Machine Learning and Rank Aggregation Methods for Gene Prioritization from Heterogeneous Data Sources
Abstract
Gene prioritization involves ranking genes by possible relevance to a disease of interest. This is important in order to narrow down the set of genes to be investigated biologically, and over the years, several computational approaches have been proposed for automat-ically prioritizing genes using some form of gene-related data, mostly using statistical or machine learning methods. Recently, Agarwal and Sengupta (2009) proposed the use of learning-to-rank methods, which have been used extensively in information retrieval and related fields, to learn a ranking of genes from a given data source, and used this approach to successfully identify novel genes related to leukemia and colon cancer using only gene expression data. In this work, we explore the possibility of combining such learning-to-rank methods with rank aggregation techniques to learn a ranking of genes from multiple heterogeneous data sources, such as gene expression data, gene ontology data, protein-protein interaction data, etc.
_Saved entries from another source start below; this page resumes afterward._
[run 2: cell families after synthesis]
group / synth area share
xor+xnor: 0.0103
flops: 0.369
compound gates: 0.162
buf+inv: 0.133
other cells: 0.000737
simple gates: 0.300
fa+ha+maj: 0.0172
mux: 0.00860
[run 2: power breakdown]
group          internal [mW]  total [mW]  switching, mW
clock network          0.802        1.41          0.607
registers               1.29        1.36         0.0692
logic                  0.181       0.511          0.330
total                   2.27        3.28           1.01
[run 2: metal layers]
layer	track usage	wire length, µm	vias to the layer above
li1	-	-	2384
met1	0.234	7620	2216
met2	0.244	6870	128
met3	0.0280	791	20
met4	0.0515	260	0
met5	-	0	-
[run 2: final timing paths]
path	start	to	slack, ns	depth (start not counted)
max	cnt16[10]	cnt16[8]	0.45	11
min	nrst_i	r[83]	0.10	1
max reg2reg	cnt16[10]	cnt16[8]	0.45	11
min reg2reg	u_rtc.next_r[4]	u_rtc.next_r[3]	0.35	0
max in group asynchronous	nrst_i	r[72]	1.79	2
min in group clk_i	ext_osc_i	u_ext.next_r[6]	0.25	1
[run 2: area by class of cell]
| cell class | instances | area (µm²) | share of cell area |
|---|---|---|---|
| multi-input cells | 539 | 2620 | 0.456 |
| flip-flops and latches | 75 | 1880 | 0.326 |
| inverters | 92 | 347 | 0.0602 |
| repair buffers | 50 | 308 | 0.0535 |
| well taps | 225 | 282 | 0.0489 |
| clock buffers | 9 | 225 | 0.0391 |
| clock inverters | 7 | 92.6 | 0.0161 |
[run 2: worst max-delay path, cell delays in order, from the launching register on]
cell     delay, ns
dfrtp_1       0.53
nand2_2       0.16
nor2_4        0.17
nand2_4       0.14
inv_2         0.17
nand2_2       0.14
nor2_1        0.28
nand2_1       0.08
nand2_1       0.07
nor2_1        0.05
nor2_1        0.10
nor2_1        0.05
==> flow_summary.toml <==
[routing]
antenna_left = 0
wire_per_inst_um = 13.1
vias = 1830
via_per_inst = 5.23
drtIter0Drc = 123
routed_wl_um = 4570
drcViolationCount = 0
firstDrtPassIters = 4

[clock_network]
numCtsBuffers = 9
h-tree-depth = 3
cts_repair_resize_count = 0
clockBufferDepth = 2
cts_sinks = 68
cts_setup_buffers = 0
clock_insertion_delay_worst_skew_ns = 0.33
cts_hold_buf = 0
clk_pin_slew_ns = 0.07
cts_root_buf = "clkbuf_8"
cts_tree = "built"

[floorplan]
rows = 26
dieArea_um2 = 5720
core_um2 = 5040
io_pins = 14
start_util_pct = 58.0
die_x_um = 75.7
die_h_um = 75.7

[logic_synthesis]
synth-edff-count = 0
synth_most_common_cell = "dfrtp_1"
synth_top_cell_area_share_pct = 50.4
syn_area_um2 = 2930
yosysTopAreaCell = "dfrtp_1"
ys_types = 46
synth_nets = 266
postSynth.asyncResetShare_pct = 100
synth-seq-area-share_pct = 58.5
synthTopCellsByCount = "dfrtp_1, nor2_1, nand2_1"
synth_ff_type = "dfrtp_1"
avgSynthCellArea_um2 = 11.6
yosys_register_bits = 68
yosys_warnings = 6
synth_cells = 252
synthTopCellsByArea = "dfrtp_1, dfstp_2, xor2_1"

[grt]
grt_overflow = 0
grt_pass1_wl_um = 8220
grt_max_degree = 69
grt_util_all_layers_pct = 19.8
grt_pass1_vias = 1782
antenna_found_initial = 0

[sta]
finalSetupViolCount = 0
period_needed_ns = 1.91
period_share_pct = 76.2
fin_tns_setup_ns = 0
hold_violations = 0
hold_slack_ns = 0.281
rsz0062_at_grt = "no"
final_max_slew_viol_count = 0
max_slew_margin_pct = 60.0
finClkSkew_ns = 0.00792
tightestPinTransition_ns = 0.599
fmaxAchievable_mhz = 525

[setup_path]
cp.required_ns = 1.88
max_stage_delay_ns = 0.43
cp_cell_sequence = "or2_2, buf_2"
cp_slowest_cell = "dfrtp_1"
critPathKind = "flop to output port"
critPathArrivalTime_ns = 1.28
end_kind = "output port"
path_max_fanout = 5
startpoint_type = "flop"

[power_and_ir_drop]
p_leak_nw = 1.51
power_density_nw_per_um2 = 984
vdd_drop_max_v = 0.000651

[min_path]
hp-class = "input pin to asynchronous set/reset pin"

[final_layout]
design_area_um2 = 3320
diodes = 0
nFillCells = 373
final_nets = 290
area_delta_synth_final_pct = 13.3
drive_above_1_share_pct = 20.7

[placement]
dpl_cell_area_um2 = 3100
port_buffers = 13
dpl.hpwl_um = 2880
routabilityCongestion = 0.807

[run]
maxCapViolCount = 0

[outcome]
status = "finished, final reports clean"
--- config.mk ---
export PLATFORM = sky130hd
export DESIGN_NAME = smpc_sleep_ctrl
export DESIGN_NICKNAME = d
export VERILOG_FILES = /design/src/pkg/smpc_pkg.sv /design/src/logic/smpc_sleep_ctrl.sv
export VERILOG_INCLUDE_DIRS = /design/src /design/src/pkg
export SDC_FILE = /design/constraint.sdc
export NUM_CORES = 1
export LEC_CHECK = 0
export ABC_AREA = 1
export BUFFER_PORTS_ARGS = -buffer_cell sky130_fd_sc_hd__buf_4
export CAP_MARGIN = 20
export CORE_MARGIN = 3
export CORE_UTILIZATION = 40
export CTS_BUF_LIST = sky130_fd_sc_hd__clkbuf_8
export CTS_CLUSTER_SIZE = 14
export DETAILED_ROUTE_END_ITERATION = 16
export PLACE_DENSITY_LB_ADDON = 0.12
export REMOVE_ABC_BUFFERS = 1
export SYNTH_ARGS = -nofsm -noshare
export SYNTH_HDL_FRONTEND = slang
export SYNTH_SLANG_ARGS = --single-unit
--- constraint.sdc ---
create_clock -name i_clock -period 3.9 [get_ports i_clock]
set_input_delay 0.39 -clock i_clock [delete_from_list [all_inputs] [get_ports i_clock]]
set_output_delay 0.39 -clock i_clock [all_outputs]
set_load 0.05 [all_outputs]
**config.mk**
```make
export PLATFORM = sky130hd
export DESIGN_NAME = dmeg_top
export DESIGN_NICKNAME = d
export VERILOG_FILES = /design/src/hw/dmeg_pkg.sv /design/src/hw/dmeg_mbox_if.sv /design/src/hw/dmeg_mbox_slot.sv /design/src/hw/dmeg_top.sv
export VERILOG_INCLUDE_DIRS = /design/src /design/src/hw
export SDC_FILE = /design/constraint.sdc
export NUM_CORES = 1
export LEC_CHECK = 0
export BUFFER_PORTS_ARGS = -buffer_cell sky130_fd_sc_hd__buf_4
export CAP_MARGIN = 10
export CORE_MARGIN = 5
export CORE_UTILIZATION = 55
export DETAILED_ROUTE_END_ITERATION = 6
export PLACE_DENSITY = 0.81
export REMOVE_ABC_BUFFERS = 1
export SYNTH_ARGS = -nofsm -noshare
export SYNTH_HDL_FRONTEND = slang
export SYNTH_HIERARCHICAL = 1
export SYNTH_SLANG_ARGS = --single-unit
```
**constraint.sdc**
```tcl
create_clock -name mclk -period 7.75 [get_ports mclk]
set_input_delay 1.55 -clock mclk [delete_from_list [all_inputs] [get_ports mclk]]
set_output_delay 1.55 -clock mclk [all_outputs]
set_load 0.005 [all_outputs]
```
### src/rtl/alt_function_router_defines.vh
// Register offsets, field positions and reset values of the pin router
`ifndef ALT_FUNCTION_ROUTER_DEFINES_VH
`define ALT_FUNCTION_ROUTER_DEFINES_VH
`define OFS_EVENT_OUT_CONTROL     5'h00
`define OFS_REMAP_CONFIG_FIRST    5'h04
`define OFS_EXT_IRQ_SELECT_A      5'h08
`define OFS_EXT_IRQ_SELECT_B      5'h0c
`define OFS_EXT_IRQ_SELECT_C      5'h10
`define OFS_EXT_IRQ_SELECT_D      5'h14
`define OFS_REMAP_CONFIG_SECOND   5'h18
`define RST_EVENT_OUT_CONTROL     32'h0000_0000
`define RST_REMAP                 32'h0000_0000
`define RST_EXT_IRQ_SELECT        32'h0000_0000
`define EVT_PIN_LSB               0
`define EVT_PIN_MSB               3
`define EVT_PORT_LSB              4
`define EVT_PORT_MSB              6
`define EVT_GATE_BIT              7
`define EVT_PORT_RESERVED         3'h7
`define EVT_CTRL_MASK             32'h0000_00ff
`define REMAP2_OSC_TO_PD_BIT      0
`endif

### src/rtl/alt_function_router.v
// Alternate function pin router: registers, event output and peripheral pin steering
//
// Function
// - Audio serial data pin is input when the audio peripheral receives.
// - Audio master clock pin is released to GPIO in audio slave mode.
// - CAN receive pin feeds CAN input; CAN transmit driven push-pull.
// - USB data pins join the internal transceiver once USB is enabled.
// - Alternate function active once its peripheral enables; default after reset.
// - Slow crystal pins act as port C 14/15 only with oscillator off.
// - Port D 0/1 remapped to main crystal pins raise no interrupt events.
// - Seven registers decoded, offsets 0x00 through 0x18.
// - Bits 3:0 pick event output pin 0 to 15, binary.
// - Bits 6:4 pick ports A to G; code 111 reserved.
// - Bit 7 gates the core event output onto the chosen pin.
`timescale 1ns/10ps
`include "alt_function_router_defines.vh"
module alt_function_router #(
  parameter NUM_PORTS = 7
) (
  // Clock and reset
  input  wire                    ref_clk,
  input  wire                    rst_n,
  // Register port, word access only
  input  wire                    bus_clk_en,
  input  wire                    reg_sel,
  input  wire                    reg_write,
  input  wire [4:0]              reg_addr,
  input  wire [31:0]             reg_wdata,
  output reg  [31:0]             reg_rdata,
  output reg                     reg_ready,
  output reg                     reg_error,
  // Core event
  input  wire                    core_event_signal,
  output reg  [NUM_PORTS*16-1:0] event_pin_out,
  output reg  [NUM_PORTS*16-1:0] event_pin_oe,
  // Audio serial peripheral
  input  wire                    audio_enable,
  input  wire                    audio_master_mode,
  input  wire                    audio_transmit,
  input  wire                    audio_master_clock,
  input  wire                    audio_data_out,
  input  wire                    audio_serial_data_pin_in,
  output reg                     audio_serial_data_pin_out,
  output reg                     audio_serial_data_pin_oe,
  output reg                     audio_data_in,
  output reg                     audio_master_clock_pin_out,
  output reg                     audio_master_clock_pin_oe,
  output reg                     audio_master_clock_pin_free,
  // CAN peripheral
  input  wire                    can_enable,
  input  wire                    can_tx,
  input  wire                    can_rx_pin_in,
  output reg                     can_rx,
  output reg                     can_tx_pin_out,
  output reg                     can_tx_pin_oe,
  // USB device module
  input  wire                    usb_device_module_enable,
  output reg                     usb_pins_to_transceiver,
  // Oscillators
  input  wire                    low_speed_crystal_clock_on,
  output reg                     slow_crystal_pins_gpio,
  output reg                     main_crystal_pins_port_d,
  input  wire [1:0]              port_d_low_irq_in,
  output reg  [1:0]              port_d_low_irq_out,
  // Remap and interrupt selection contents
  output reg  [31:0]             remap_first,
  output reg  [31:0]             remap_second,
  output reg  [127:0]            ext_irq_select
);
  reg  [31:0]             event_out_control;
  wire [NUM_PORTS*16-1:0] next_event_pin_out;
  wire [NUM_PORTS*16-1:0] next_event_pin_oe;
  reg  [31:0]             next_rdata;
  reg                     addr_hit;
  wire                    access;
  wire                    wr;

  // Accesses without the bus clock are not seen; the register stays put
  assign access = reg_sel & bus_clk_en;
  assign wr     = access & reg_write & addr_hit;

  // Address decode and read mux
  always @* begin
    addr_hit   = 1'b1;
    next_rdata = 32'h0000_0000;
    case (reg_addr)
      `OFS_EVENT_OUT_CONTROL:   next_rdata = event_out_control & `EVT_CTRL_MASK;
      `OFS_REMAP_CONFIG_FIRST:  next_rdata = remap_first;
      `OFS_EXT_IRQ_SELECT_A:    next_rdata = ext_irq_select[31:0];
      `OFS_EXT_IRQ_SELECT_B:    next_rdata = ext_irq_select[63:32];
      `OFS_EXT_IRQ_SELECT_C:    next_rdata = ext_irq_select[95:64];
      `OFS_EXT_IRQ_SELECT_D:    next_rdata = ext_irq_select[127:96];
      `OFS_REMAP_CONFIG_SECOND: next_rdata = remap_second;
      default:                  addr_hit   = 1'b0;
    endcase
  end

  // Register writes; a one-cycle ready answers every taken access
  always @(posedge ref_clk or negedge rst_n) begin
    if (!rst_n) begin
      event_out_control <= `RST_EVENT_OUT_CONTROL;
      remap_first       <= `RST_REMAP;
      remap_second      <= `RST_REMAP;
      ext_irq_select    <= {4{`RST_EXT_IRQ_SELECT}};
      reg_rdata         <= 32'h0000_0000;
      reg_ready         <= 1'b0;
      reg_error         <= 1'b0;
    end else begin
      reg_ready <= access;
      reg_error <= access & ~addr_hit;
      reg_rdata <= (access & ~reg_write) ? next_rdata : 32'h0000_0000;
      if (wr) begin
        case (reg_addr)
          `OFS_EVENT_OUT_CONTROL:   event_out_control <= reg_wdata & `EVT_CTRL_MASK;
          `OFS_REMAP_CONFIG_FIRST:  remap_first <= reg_wdata;
          `OFS_EXT_IRQ_SELECT_A:    ext_irq_select[31:0] <= reg_wdata;
          `OFS_EXT_IRQ_SELECT_B:    ext_irq_select[63:32] <= reg_wdata;
          `OFS_EXT_IRQ_SELECT_C:    ext_irq_select[95:64] <= reg_wdata;
          `OFS_EXT_IRQ_SELECT_D:    ext_irq_select[127:96] <= reg_wdata;
          `OFS_REMAP_CONFIG_SECOND: remap_second <= reg_wdata;
          default:                  remap_second <= remap_second;
        endcase
      end
    end
  end

  // One decoder per port; code 111 matches none of them
  genvar p;
  generate
    for (p = 0; p < NUM_PORTS; p = p + 1) begin : g_port
      // A genvar cannot be part-selected, so its code passes through a sized constant
      localparam [31:0] port_code_wide = p;
      event_port_decoder #(
        .PORT_CODE (port_code_wide[2:0])
      ) u_dec (
        .gate        (event_out_control[`EVT_GATE_BIT]),
        .port_index  (event_out_control[`EVT_PORT_MSB:`EVT_PORT_LSB]),
        .pin_index   (event_out_control[`EVT_PIN_MSB:`EVT_PIN_LSB]),
        .event_level (core_event_signal),
        .pin_out     (next_event_pin_out[p*16 +: 16]),
        .pin_oe      (next_event_pin_oe[p*16 +: 16])
      );
    end
  endgenerate

  // Pin steering is registered so every output leaves a flip-flop
  always @(posedge ref_clk or negedge rst_n) begin
    if (!rst_n) begin
      event_pin_out               <= {NUM_PORTS*16{1'b0}};
      event_pin_oe                <= {NUM_PORTS*16{1'b0}};
      audio_serial_data_pin_out   <= 1'b0;
      audio_serial_data_pin_oe    <= 1'b0;
      audio_data_in               <= 1'b0;
      audio_master_clock_pin_out  <= 1'b0;
      audio_master_clock_pin_oe   <= 1'b0;
      audio_master_clock_pin_free <= 1'b1;
      can_rx                      <= 1'b1;
      can_tx_pin_out              <= 1'b1;
      can_tx_pin_oe               <= 1'b0;
      usb_pins_to_transceiver     <= 1'b0;
      slow_crystal_pins_gpio      <= 1'b1;
      main_crystal_pins_port_d    <= 1'b0;
      port_d_low_irq_out          <= 2'b00;
    end else begin
      event_pin_out <= next_event_pin_out;
      event_pin_oe  <= next_event_pin_oe;
      // Pins hold their default function until the peripheral enables
      audio_serial_data_pin_oe   <= audio_enable & audio_transmit;
      audio_serial_data_pin_out  <= audio_enable & audio_transmit & audio_data_out;
      audio_data_in              <= audio_enable & ~audio_transmit & audio_serial_data_pin_in;
      audio_master_clock_pin_oe  <= audio_enable & audio_master_mode;
      audio_master_clock_pin_out <= audio_enable & audio_master_mode & audio_master_clock;
      audio_master_clock_pin_free <= ~(audio_enable & audio_master_mode);
      can_rx                     <= can_enable ? can_rx_pin_in : 1'b1;
      can_tx_pin_oe              <= can_enable;
      can_tx_pin_out             <= can_enable ? can_tx : 1'b1;
      usb_pins_to_transceiver    <= usb_device_module_enable;
      slow_crystal_pins_gpio     <= ~low_speed_crystal_clock_on;
      main_crystal_pins_port_d   <= remap_second[`REMAP2_OSC_TO_PD_BIT];
      // Remapped port D pins are cut from the interrupt lines
      port_d_low_irq_out <= remap_second[`REMAP2_OSC_TO_PD_BIT] ? 2'b00 : port_d_low_irq_in;
    end
  end
endmodule // alt_function_router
Rank aggregation methods have their origins in voting theory, and have been used successfully in meta-search applications to aggregate webpage rankings from different search engines. Here we use graph-based learning-to-rank methods to learn a ranking of genes from each individual data source represented as a graph, and then apply rank aggregation methods to aggregate these rankings into a single ranking over the genes. The thesis describes our approach, reports experiments with various data sets, and presents our findings and initial conclusions.